___ Extracted material

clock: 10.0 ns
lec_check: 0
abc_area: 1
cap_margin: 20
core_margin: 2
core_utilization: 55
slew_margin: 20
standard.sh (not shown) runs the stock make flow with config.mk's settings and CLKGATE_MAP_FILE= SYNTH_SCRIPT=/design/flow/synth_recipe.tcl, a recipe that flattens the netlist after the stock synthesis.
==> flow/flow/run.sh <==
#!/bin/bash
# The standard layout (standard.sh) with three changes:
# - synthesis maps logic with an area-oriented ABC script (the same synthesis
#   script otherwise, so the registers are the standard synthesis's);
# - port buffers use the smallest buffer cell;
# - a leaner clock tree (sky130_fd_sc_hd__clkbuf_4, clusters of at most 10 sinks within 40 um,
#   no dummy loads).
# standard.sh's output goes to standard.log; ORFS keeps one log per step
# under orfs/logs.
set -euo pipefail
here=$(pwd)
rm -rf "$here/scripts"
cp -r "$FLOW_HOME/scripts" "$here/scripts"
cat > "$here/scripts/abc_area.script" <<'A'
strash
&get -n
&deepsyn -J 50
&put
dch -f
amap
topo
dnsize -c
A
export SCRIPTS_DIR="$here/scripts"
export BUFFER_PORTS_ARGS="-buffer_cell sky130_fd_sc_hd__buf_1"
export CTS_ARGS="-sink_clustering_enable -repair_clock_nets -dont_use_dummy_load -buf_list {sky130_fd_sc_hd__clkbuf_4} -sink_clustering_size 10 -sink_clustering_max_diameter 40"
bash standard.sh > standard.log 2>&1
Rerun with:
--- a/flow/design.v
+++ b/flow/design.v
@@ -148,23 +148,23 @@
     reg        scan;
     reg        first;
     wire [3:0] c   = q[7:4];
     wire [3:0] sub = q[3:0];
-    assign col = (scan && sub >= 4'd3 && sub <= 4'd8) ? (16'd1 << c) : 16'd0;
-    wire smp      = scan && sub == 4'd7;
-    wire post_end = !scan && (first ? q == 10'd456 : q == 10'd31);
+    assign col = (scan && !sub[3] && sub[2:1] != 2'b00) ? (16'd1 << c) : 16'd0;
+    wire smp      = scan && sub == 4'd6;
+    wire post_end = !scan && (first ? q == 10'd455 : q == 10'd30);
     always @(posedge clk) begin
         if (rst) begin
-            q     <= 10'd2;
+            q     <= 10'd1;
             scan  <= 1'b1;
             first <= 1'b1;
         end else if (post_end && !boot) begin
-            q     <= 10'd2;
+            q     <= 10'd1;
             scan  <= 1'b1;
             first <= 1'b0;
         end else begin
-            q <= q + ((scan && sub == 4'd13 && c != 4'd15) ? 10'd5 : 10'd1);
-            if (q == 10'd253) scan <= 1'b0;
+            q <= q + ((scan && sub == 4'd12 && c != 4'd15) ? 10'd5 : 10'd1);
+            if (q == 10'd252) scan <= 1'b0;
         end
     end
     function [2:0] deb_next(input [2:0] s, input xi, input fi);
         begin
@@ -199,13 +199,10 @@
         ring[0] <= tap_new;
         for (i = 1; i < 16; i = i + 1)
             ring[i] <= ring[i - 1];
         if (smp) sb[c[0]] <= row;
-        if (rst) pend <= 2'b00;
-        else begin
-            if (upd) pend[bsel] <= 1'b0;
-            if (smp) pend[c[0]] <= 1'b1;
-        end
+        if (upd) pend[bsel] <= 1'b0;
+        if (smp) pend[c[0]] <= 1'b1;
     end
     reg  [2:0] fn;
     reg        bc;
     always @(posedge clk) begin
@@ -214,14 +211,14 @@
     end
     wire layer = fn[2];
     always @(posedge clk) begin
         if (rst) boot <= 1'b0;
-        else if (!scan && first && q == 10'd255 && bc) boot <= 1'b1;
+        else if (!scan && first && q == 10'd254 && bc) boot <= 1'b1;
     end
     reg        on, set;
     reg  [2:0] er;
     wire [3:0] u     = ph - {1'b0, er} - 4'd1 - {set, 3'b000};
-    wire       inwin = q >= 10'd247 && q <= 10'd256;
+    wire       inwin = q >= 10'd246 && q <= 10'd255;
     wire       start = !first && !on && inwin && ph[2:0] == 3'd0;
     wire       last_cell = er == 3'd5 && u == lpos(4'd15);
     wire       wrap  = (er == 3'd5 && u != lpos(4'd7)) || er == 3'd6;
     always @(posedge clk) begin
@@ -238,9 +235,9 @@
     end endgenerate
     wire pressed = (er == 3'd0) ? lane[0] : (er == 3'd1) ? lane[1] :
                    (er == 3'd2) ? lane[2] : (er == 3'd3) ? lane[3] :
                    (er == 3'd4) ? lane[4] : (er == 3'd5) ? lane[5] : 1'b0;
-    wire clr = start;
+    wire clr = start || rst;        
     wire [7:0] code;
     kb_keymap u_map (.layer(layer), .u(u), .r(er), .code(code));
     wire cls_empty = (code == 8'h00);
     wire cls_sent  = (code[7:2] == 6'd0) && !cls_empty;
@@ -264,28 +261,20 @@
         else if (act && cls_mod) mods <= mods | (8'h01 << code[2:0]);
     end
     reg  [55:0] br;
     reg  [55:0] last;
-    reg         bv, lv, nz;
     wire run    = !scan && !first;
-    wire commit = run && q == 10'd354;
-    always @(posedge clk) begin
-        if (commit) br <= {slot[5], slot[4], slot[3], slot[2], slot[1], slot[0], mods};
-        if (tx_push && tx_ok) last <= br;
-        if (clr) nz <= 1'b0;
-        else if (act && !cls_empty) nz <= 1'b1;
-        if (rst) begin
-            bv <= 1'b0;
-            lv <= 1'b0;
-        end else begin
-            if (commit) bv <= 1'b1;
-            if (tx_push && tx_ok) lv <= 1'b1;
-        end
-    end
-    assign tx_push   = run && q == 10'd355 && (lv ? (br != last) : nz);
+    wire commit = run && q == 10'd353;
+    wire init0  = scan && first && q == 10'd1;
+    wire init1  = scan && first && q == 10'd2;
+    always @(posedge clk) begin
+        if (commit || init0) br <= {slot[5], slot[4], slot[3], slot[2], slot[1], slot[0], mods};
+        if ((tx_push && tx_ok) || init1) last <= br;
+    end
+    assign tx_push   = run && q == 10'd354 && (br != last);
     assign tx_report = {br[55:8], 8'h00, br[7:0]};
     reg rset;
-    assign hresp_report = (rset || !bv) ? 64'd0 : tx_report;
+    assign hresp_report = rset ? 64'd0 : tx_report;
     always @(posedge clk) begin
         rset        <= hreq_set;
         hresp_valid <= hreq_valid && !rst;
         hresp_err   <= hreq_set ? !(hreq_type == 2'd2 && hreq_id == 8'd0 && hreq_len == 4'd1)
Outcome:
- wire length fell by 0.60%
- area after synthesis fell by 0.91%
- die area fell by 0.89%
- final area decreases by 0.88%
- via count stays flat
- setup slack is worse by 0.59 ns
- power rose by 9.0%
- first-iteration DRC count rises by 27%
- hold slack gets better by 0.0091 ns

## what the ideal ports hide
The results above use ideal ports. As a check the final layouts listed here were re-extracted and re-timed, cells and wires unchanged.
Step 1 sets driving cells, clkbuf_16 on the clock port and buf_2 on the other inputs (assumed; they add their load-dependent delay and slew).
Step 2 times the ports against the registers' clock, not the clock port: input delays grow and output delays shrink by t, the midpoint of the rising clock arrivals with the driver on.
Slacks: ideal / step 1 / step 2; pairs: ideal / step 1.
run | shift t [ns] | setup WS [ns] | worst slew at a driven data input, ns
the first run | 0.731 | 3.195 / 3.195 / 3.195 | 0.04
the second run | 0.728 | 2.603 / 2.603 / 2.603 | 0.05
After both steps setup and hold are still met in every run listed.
What follows belongs to an exercise in optimizing a design on an open flow for small area, a short achievable clock period and few clock cycles; a production flow would make more cautious choices.
Only simulation tests tie the RTL to the original design; equivalence was not proved.
No activity file was given, so power comes from the tool's default toggle rates.

### config.mk
export PLATFORM = sky130hd
export DESIGN_NAME = jbeat_crc
export DESIGN_NICKNAME = jbeat_crc
export VERILOG_FILES = /design/flow/design.v
export SDC_FILE = /design/flow/constraint.sdc
export NUM_CORES = 4
export LEC_CHECK = 0
export CAP_MARGIN = 20
export CORE_MARGIN = 2
export CORE_UTILIZATION = 40
export PLACE_DENSITY = 0.6
export SLEW_MARGIN = 20
### constraint.sdc
create_clock -name core_clock -period 7.0 [get_ports {clk}]
set_input_delay 1.4000 -clock core_clock [delete_from_list [all_inputs] [get_ports {clk}]]
set_output_delay 1.4000 -clock core_clock [all_outputs]
set_load 0.01 [all_outputs]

______

#### [The problem]
Exactly as written, please transcribe the lines from the start of the records above to the line that holds "#!/bin/bash", both ends included.

#### [Completed task]
clock: 10.0 ns
lec_check: 0
abc_area: 1
cap_margin: 20
core_margin: 2
core_utilization: 55
slew_margin: 20
standard.sh (not shown) runs the stock make flow with config.mk's settings and CLKGATE_MAP_FILE= SYNTH_SCRIPT=/design/flow/synth_recipe.tcl, a recipe that flattens the netlist after the stock synthesis.
==> flow/flow/run.sh <==
#!/bin/bash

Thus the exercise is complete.